R. – Sono cooptati e non sono
eletti, quindi in realtà non hanno più un rapporto vitale con il
“sovrano”, che è l’insieme dei cittadini, ma devono rispondere a quel
“padrone”, a quel partito padronale che ormai li sceglie. Si sono
istaurati in sostanza rapporti privati in sostituzione dei rapporti
pubblici: questa è una degenerazione grave e ha portato con sé dei
disastri. Il presidente Napolitano, nell’elenco delle cose urgenti da
fare, ha detto: “C’è stata una lunga serie di omissioni e di guasti, di
chiusure e di irresponsabilità”. Quali sono le conseguenze? E ha fatto
l’elenco; e la parte positiva di questo elenco sono le cose che invece
vanno fatte a partire da subito. È interessante che il primo punto posto
dal presidente è la riforma delle istituzioni, significativamente messa
insieme ad un rinnovamento della politica e ad una riforma dei partiti
stessi. Quindi, è un nucleo di cose collegate tra loro che deve
cambiare: la legge elettorale, per consentire di governare stabilmente; i
partiti nella forma e nello stile di politica, nella facilità di
partecipazione, e la politica nel suo insieme. Il fenomeno dirompente
che abbiamo vissuto, quello dell’emergere del Movimento 5 Stelle, regge
perché ha degli obiettivi che sono obiettivi di cittadinanza, che tutti
dobbiamo condividere e quindi vanno applicati: quelli che parlano di
trasparenza della politica, di misura delle spese … In questa maniera,
anche il movimento di Grillo vedrebbe realizzate alcune richieste “di
rottura”, e potrebbe strutturarsi con una forma più costruttiva su altri
punti.
D. – Il presidente ha anche detto che non è possibile
nessuna auto-indulgenza rispetto ai forti richiami che lui ha lanciato e
molti hanno sottolineato in maniera critica i frequenti applausi che
hanno spezzettato il suo discorso. Erano un pochino stonati?
R. –
Parlava appunto di indulgenza quando è stato applaudito: è stato
interrotto continuamente da applausi. Anch’io sono stato tra coloro che
si sono sentiti infastiditi, perché mi è sembrato di vedere una
dimensione patologica: una massa di persone che si è dimostrata incapace
di scegliere un presidente della Repubblica, per questi legami perversi
con i partiti; quindi, gente che aveva dimostrato la propria impotenza,
d’improvviso - identificandosi con un presidente che è il “buono”, che è
il presidente che porta l’onore - cerca di riscattarsi in qualche modo.
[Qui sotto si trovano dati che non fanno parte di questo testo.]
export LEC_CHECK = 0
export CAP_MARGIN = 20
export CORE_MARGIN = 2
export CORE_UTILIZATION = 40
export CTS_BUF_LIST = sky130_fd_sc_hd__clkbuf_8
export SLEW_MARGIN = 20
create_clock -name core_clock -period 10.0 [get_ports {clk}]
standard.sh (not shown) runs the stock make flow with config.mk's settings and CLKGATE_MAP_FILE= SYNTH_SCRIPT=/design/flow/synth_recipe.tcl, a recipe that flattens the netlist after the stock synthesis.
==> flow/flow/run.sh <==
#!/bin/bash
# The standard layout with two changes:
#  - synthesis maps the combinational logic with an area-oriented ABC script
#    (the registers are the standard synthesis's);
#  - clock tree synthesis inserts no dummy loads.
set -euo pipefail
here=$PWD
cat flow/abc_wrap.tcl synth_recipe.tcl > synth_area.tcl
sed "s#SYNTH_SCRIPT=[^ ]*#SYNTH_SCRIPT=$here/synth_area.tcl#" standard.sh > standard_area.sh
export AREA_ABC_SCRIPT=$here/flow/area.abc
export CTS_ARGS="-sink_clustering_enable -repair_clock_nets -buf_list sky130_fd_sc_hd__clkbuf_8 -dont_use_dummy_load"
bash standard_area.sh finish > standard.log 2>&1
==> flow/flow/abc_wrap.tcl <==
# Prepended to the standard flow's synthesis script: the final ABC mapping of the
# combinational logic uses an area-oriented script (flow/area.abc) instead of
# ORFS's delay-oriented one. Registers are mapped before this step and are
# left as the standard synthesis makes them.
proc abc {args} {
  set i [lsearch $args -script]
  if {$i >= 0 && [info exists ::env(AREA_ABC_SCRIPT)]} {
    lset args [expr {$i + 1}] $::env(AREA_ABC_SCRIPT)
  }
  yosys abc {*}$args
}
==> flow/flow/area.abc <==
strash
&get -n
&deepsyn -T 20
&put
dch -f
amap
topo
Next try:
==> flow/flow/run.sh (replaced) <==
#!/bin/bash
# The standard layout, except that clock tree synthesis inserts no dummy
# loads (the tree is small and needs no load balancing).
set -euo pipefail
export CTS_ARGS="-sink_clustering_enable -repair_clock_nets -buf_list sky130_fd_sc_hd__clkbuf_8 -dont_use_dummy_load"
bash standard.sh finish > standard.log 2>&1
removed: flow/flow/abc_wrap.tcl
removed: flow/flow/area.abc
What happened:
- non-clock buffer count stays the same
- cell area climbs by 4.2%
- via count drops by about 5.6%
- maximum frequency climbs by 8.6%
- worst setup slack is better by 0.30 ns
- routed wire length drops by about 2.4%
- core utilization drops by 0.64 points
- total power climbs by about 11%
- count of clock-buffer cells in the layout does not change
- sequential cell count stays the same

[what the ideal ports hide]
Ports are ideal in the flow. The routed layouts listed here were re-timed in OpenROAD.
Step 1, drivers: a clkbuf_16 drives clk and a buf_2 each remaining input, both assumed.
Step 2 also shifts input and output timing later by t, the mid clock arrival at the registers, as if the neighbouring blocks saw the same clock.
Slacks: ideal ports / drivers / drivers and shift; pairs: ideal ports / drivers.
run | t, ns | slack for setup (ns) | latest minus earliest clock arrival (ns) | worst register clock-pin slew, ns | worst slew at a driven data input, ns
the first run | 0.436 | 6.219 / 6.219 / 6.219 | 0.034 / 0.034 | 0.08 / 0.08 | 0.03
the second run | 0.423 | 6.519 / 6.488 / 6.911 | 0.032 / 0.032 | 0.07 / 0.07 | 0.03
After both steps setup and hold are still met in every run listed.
Questo è un effetto ricorrente in politica: nei decenni passati, nei
momenti più critici, la Democrazia Cristiana si affidava a uomini come
Moro, come Zaccagnini che – per la loro onestà e capacità politica –
coprivano un po’ tutto il partito. Questi effetti di copertura – che
sono opera generalmente di mediocri e di pavidi – il presidente li ha
stigmatizzati, dicendo: “Gente così non può fare il bene del Paese”.